2017-08, due care criteria complied with

Non-straightforward notification, no reasonable alternative.

The patient, a woman aged between 18 and 30, had a very extensive history of mental illness, with persistent symptoms of extremely low  spirits (depression), complicated by a chronic eating disorder and an obsessive-compulsive personality disorder. The eating disorder led to various physical symptoms, such as emaciation, debilitation, fatigue and osteoporosis. She also suffered from a genetic connective tissue disorder that particularly affected her joints and skin.

The patient was trapped between her eating rituals and untreatable low spirits. She felt as if she had died five years previously; since then she just felt like an empty husk. She said the emptiness was ‘filled’ by the eating disorder. She was not interested in anything and hardly had the energy to undertake any activity. Most of her time was taken up by her eating and vomiting rituals.

Her physical deterioration also played a part: she was underweight, and felt tired and dizzy. And although she had creative talents and was interested in animal care, she hardly had any opportunity to pursue these hobbies due to her eating rituals and their undermining effects on her health. In the end, her physical condition deteriorated rapidly. According to the patient, she was suffering the most from her depression.
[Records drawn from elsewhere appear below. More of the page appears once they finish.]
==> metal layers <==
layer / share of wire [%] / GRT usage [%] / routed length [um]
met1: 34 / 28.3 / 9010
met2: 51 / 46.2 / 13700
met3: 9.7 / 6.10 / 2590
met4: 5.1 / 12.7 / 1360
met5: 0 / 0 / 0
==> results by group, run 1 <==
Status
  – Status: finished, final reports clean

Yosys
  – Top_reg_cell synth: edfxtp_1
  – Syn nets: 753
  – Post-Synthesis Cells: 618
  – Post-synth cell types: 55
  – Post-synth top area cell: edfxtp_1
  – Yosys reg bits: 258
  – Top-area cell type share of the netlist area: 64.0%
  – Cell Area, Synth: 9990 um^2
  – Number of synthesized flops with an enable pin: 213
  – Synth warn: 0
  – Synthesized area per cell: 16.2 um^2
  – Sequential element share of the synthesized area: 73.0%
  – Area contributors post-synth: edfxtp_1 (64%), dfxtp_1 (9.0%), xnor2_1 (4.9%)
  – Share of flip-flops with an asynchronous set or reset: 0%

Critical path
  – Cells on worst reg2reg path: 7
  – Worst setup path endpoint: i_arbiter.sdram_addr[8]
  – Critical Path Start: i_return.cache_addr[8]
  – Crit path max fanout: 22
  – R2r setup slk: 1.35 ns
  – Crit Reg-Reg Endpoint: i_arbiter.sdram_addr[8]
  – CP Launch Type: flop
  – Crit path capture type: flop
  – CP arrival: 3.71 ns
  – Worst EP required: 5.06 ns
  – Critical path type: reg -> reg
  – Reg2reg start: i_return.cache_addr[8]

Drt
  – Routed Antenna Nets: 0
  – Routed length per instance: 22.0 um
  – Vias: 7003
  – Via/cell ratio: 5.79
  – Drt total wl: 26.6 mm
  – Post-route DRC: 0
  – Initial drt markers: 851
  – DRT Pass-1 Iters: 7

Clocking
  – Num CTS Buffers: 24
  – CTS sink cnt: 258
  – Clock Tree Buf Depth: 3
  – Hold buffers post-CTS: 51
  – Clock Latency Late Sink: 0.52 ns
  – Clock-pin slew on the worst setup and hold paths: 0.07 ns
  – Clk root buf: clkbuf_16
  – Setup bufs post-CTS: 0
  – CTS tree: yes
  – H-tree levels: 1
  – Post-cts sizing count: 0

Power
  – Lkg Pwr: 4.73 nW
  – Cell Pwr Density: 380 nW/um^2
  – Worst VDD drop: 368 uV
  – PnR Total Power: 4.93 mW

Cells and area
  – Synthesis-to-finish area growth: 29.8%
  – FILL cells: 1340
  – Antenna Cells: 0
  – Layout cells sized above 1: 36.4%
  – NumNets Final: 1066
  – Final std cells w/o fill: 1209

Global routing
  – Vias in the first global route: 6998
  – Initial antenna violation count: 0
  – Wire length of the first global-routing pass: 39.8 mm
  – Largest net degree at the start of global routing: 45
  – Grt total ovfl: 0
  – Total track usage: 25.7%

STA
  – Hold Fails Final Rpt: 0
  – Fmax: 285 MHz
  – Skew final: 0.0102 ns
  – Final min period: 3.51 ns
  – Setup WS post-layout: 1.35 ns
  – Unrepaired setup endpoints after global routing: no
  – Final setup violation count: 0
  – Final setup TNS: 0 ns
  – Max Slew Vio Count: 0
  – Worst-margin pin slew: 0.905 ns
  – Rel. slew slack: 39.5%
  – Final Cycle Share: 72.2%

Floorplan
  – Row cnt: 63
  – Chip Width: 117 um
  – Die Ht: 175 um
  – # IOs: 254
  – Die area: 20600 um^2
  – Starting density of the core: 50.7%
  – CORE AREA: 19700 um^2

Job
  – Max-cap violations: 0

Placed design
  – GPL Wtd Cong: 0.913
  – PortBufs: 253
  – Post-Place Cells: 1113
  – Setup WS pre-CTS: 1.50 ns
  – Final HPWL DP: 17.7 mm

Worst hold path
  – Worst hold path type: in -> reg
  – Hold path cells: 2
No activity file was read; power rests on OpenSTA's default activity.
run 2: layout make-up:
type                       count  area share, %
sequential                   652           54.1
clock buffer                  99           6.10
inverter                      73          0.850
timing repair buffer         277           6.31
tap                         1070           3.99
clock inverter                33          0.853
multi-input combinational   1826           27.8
--- config.mk ---
export PLATFORM = sky130hd
export DESIGN_NAME = cpu
export DESIGN_NICKNAME = d
export VERILOG_FILES = /design/src/hw/cpu_pkg.sv /design/src/hw/cpu.sv /design/src/hw/decode_stage.sv /design/src/hw/execute_stage.sv /design/src/hw/fetch_stage.sv /design/src/hw/mem_arbiter.sv /design/src/hw/mem_stage.sv /design/src/hw/unified_mem.sv
export SDC_FILE = /design/constraint.sdc
export NUM_CORES = 2
export LEC_CHECK = 0
export BUFFER_PORTS_ARGS = -buffer_cell sky130_fd_sc_hd__buf_2
export CAP_MARGIN = 20
export CORE_MARGIN = 2
export CORE_UTILIZATION = 46
export CTS_BUF_LIST = sky130_fd_sc_hd__clkbuf_2 sky130_fd_sc_hd__clkbuf_4 sky130_fd_sc_hd__clkbuf_8
export CTS_CLUSTER_DIAMETER = 200
export DETAILED_ROUTE_END_ITERATION = 16
export PLACE_DENSITY_LB_ADDON = 0.15
export SLEW_MARGIN = 20
export SYNTH_ARGS = -nofsm -noshare
export SYNTH_HDL_FRONTEND = slang
export SYNTH_MEMORY_MAX_BITS = 65536
export SYNTH_SLANG_ARGS = --single-unit
--- constraint.sdc ---
create_clock -name clk -period 7.4 [get_ports clk]
set_input_delay 0.74 -clock clk [delete_from_list [all_inputs] [get_ports clk]]
set_output_delay 0.74 -clock clk [all_outputs]
set_load 0.01 [all_outputs]
--- src/hw/cpu_pkg.sv ---
package cpu_pkg;

	// Widths set by the instruction set
	localparam int word_w  = 16;
	localparam int reg_num = 16;

	// Data and instruction word
	typedef logic [word_w-1:0] word_t;

	// Register file index
	typedef logic [$clog2(reg_num)-1:0] reg_addr_t;

	// Top nibble of every instruction
	// Codes not listed here decode as no-ops
	typedef enum logic [3:0] {
		OP_ADD  = 4'd0,
		OP_SUB  = 4'd1,
		OP_AND  = 4'd2,
		OP_NOR  = 4'd3,
		OP_LLB  = 4'd4,
		OP_LW   = 4'd5,
		OP_SW   = 4'd6,
		OP_BEQZ = 4'd7,
		OP_HLT  = 4'd15
	} opcode_t;

	// Current owner of the single memory port
	typedef enum logic [1:0] {
		OWN_NONE,
		OWN_EXT,
		OWN_DATA,
		OWN_FETCH
	} mem_owner_t;

endpackage

--- src/hw/cpu.sv ---
`timescale 1ns/1ns

module cpu #(
	parameter int addr_w = 8
) (
	input  logic              clk,
	input  logic              rst_n,
	input  logic              run,
	input  logic              ext_req,
	input  logic              ext_we,
	input  logic [addr_w-1:0] ext_addr,
	input  cpu_pkg::word_t    ext_wdata,
	output cpu_pkg::word_t    ext_rdata,
	output logic              ext_gnt,
	output logic              hlt,
	output cpu_pkg::word_t    pc
);

	// IF side
	logic               fetch_req, fetch_gnt, valid_id, stall_if;
	logic [addr_w-1:0]  fetch_addr;
	cpu_pkg::word_t     fetch_rdata, instr_id, pc_id;
	// ID/EX
	cpu_pkg::word_t     op_a_ex, op_b_ex, data_ex, pc_ex;
	logic [7:0]         imm8_ex;
	cpu_pkg::opcode_t   opcode_ex;
	cpu_pkg::reg_addr_t dst_ex;
	logic               we_rf_ex, valid_ex;
	// EX/MEM and branch
	logic               br_taken, we_rf_mem, valid_mem;
	cpu_pkg::word_t     br_pc, result_mem, sdata_mem;
	cpu_pkg::opcode_t   opcode_mem;
	cpu_pkg::reg_addr_t dst_mem;
	// Data port and writeback
	logic               data_req, data_we, wb_we;
	logic [addr_w-1:0]  data_addr;
	cpu_pkg::word_t     data_wdata, data_rdata, wb_data;
	cpu_pkg::reg_addr_t wb_dst;
	// Memory port
	logic               mem_we;
	logic [addr_w-1:0]  mem_addr;
	cpu_pkg::word_t     mem_wdata, mem_rdata;

	//////////////////////////////
	// Pipeline
	//////////////////////////////

	fetch_stage #(.addr_w(addr_w)) fetch_i (
		.clk(clk), .rst_n(rst_n), .run(run), .hlt(hlt),
		.stall_if(stall_if), .br_taken(br_taken), .br_pc(br_pc),
		.fetch_gnt(fetch_gnt), .fetch_rdata(fetch_rdata),
		.fetch_req(fetch_req), .fetch_addr(fetch_addr), .pc(pc),
		.instr_id(instr_id), .pc_id(pc_id), .valid_id(valid_id)
	);

	decode_stage decode_i (
		.clk(clk), .rst_n(rst_n),
		.instr_id(instr_id), .pc_id(pc_id), .valid_id(valid_id), .br_taken(br_taken),
		.dst_mem(dst_mem), .we_rf_mem(we_rf_mem), .valid_mem(valid_mem),
		.wb_we(wb_we), .wb_dst(wb_dst), .wb_data(wb_data),
		.stall_if(stall_if), .op_a_ex(op_a_ex), .op_b_ex(op_b_ex), .data_ex(data_ex),
		.imm8_ex(imm8_ex), .opcode_ex(opcode_ex), .dst_ex(dst_ex),
		.we_rf_ex(we_rf_ex), .valid_ex(valid_ex), .pc_ex(pc_ex)
	);

	execute_stage execute_i (
		.clk(clk), .rst_n(rst_n),
		.op_a_ex(op_a_ex), .op_b_ex(op_b_ex), .data_ex(data_ex), .imm8_ex(imm8_ex),
		.opcode_ex(opcode_ex), .dst_ex(dst_ex), .we_rf_ex(we_rf_ex),
		.valid_ex(valid_ex), .pc_ex(pc_ex),
		.br_taken(br_taken), .br_pc(br_pc), .result_mem(result_mem),
		.sdata_mem(sdata_mem), .opcode_mem(opcode_mem), .dst_mem(dst_mem),
		.we_rf_mem(we_rf_mem), .valid_mem(valid_mem)
	);

	mem_stage #(.addr_w(addr_w)) mem_i (
		.clk(clk), .rst_n(rst_n),
		.result_mem(result_mem), .sdata_mem(sdata_mem), .opcode_mem(opcode_mem),
		.dst_mem(dst_mem), .we_rf_mem(we_rf_mem), .valid_mem(valid_mem),
		.data_rdata(data_rdata),
		.data_req(data_req), .data_we(data_we), .data_addr(data_addr),
		.data_wdata(data_wdata), .wb_we(wb_we), .wb_dst(wb_dst),
		.wb_data(wb_data), .hlt(hlt)
	);

	//////////////////////////////
	// Shared memory
	//////////////////////////////

	mem_arbiter #(.addr_w(addr_w)) arb_i (
		.clk(clk), .rst_n(rst_n),
		.ext_req(ext_req), .ext_we(ext_we), .ext_addr(ext_addr),
		.ext_wdata(ext_wdata), .ext_rdata(ext_rdata), .ext_gnt(ext_gnt),
		.data_req(data_req), .data_we(data_we), .data_addr(data_addr),
		.data_wdata(data_wdata), .data_rdata(data_rdata),
		.fetch_req(fetch_req), .fetch_addr(fetch_addr),
		.fetch_rdata(fetch_rdata), .fetch_gnt(fetch_gnt),
		.mem_we(mem_we), .mem_addr(mem_addr), .mem_wdata(mem_wdata),
		.mem_rdata(mem_rdata)
	);

	unified_mem #(.addr_w(addr_w)) mem_array_i (
		.clk(clk), .we(mem_we), .addr(mem_addr),
		.wdata(mem_wdata), .rdata(mem_rdata)
	);

endmodule
[config.mk]
export PLATFORM = sky130hd
export DESIGN_NAME = toll_plaza_top
export DESIGN_NICKNAME = d
export VERILOG_FILES = /design/src/logic/toll_pkg.sv /design/src/logic/fastag_check.sv /design/src/logic/lane_allocator.sv /design/src/logic/toll_payment.sv /design/src/logic/toll_plaza_top.sv /design/src/logic/toll_regs.sv
export SDC_FILE = /design/constraint.sdc
export NUM_CORES = 1
export LEC_CHECK = 0
export BUFFER_PORTS_ARGS = -buffer_cell sky130_fd_sc_hd__buf_2
export CORE_UTILIZATION = 40
export DETAILED_ROUTE_END_ITERATION = 6
export GPL_TIMING_DRIVEN = 0
export PLACE_DENSITY = 0.64
export SYNTH_ARGS = -nofsm -noshare
export SYNTH_HDL_FRONTEND = slang
export SYNTH_HIERARCHICAL = 1
export SYNTH_SLANG_ARGS = --single-unit
export TNS_END_PERCENT = 30
[constraint.sdc]
create_clock -name clk -period 4.25 [get_ports clk]
set_clock_uncertainty 0.05 [all_clocks]
set_input_delay 0.425 -clock clk [delete_from_list [all_inputs] [get_ports clk]]
set_output_delay 0.425 -clock clk [all_outputs]
set_load 0.1 [all_outputs]
[src/logic/toll_pkg.sv]
/*
 * Shared widths, default tolls, register offsets and enums for the
 * toll plaza controller. Modules import it inside their bodies and use
 * scoped names in their port lists.
 */
package toll_pkg;

    localparam int NUM_LANES = 6;
    localparam int LANE_W    = 3;
    localparam int OCC_W     = 3;
    localparam int BAL_W     = 4;
    localparam int DIGIT_W   = 4;

    localparam logic [OCC_W-1:0] OCC_MAX   = 3'd7;
    localparam logic [BAL_W-1:0] LFSR_SEED = 4'b0001;

    localparam logic [BAL_W-1:0] TOLL_TRUCK_DEF = 4'd5;
    localparam logic [BAL_W-1:0] TOLL_CAR_DEF   = 4'd4;
    localparam logic [BAL_W-1:0] TOLL_BIKE_DEF  = 4'd2;

    // AXI4-Lite register map, byte offsets
    localparam int ADDR_W = 8;
    localparam int DATA_W = 32;
    localparam logic [ADDR_W-1:0] REG_TOLL_TRUCK = 8'h00;
    localparam logic [ADDR_W-1:0] REG_TOLL_CAR   = 8'h04;
    localparam logic [ADDR_W-1:0] REG_TOLL_BIKE  = 8'h08;
    localparam logic [ADDR_W-1:0] REG_OCC_BASE   = 8'h10;

    // Lane pair n serves type n, VH_NONE has no lanes
    typedef enum logic [1:0] {
        VH_TRUCK = 2'd0,
        VH_CAR   = 2'd1,
        VH_BIKE  = 2'd2,
        VH_NONE  = 2'd3
    } vehicle_e;

    typedef enum logic [1:0] {
        RES_ADMIT, RES_BAD_TAG, RES_LANE_FULL, RES_LOW_BALANCE
    } reject_e;

endpackage

[src/logic/fastag_check.sv]
/*
 * Luhn check of a four-digit BCD FASTag number. Purely combinational,
 * tag_ok is valid whenever the digits are.
 */
`timescale 1ns/10ps

module fastag_check (
    input  logic [toll_pkg::DIGIT_W-1:0] tag_a,
    input  logic [toll_pkg::DIGIT_W-1:0] tag_b,
    input  logic [toll_pkg::DIGIT_W-1:0] tag_c,
    input  logic [toll_pkg::DIGIT_W-1:0] tag_d,
    output logic                         tag_ok
);
    import toll_pkg::*;

    // Doubled digit folded back to a single digit, 2*9 -> 9
    function automatic logic [DIGIT_W:0] luhn_double(input logic [DIGIT_W-1:0] digit);
        logic [DIGIT_W:0] twice;
        twice = {digit, 1'b0};
        if (twice > 5'd9) begin
            twice = twice - 5'd9;
        end
        return twice;
    endfunction

    logic [6:0] digit_sum;
    logic       digits_bcd;

    assign digits_bcd = (tag_a <= 4'd9) && (tag_b <= 4'd9) &&
                        (tag_c <= 4'd9) && (tag_d <= 4'd9);

    // Second and fourth digits are the doubled ones
    assign digit_sum = 7'(tag_a) + 7'(luhn_double(tag_b)) +
                       7'(tag_c) + 7'(luhn_double(tag_d));

    assign tag_ok = digits_bcd && ((digit_sum % 7'd10) == 7'd0);

endmodule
The patient had been treated for her depression in hospital and at home, with all types of medication, talk therapy and ECT (electroconvulsive therapy, whereby the patient is anaesthetised and an electric current is passed across the brain through electrode patches). She received intensive treatment (counselling) for the eating disorder in specialised clinics. The patient cooperated actively with all forms of treatment offered.

The treatments had a positive but temporary effect on her eating disorders and her depression. After the treatment and/or her stay in a 2017 clinic ended, however, both problems soon returned. The patient’s condition was incurable. All that remained was experimental forms of treatment. Therefore, despite her youth, there were no longer any realistic treatment options available to her.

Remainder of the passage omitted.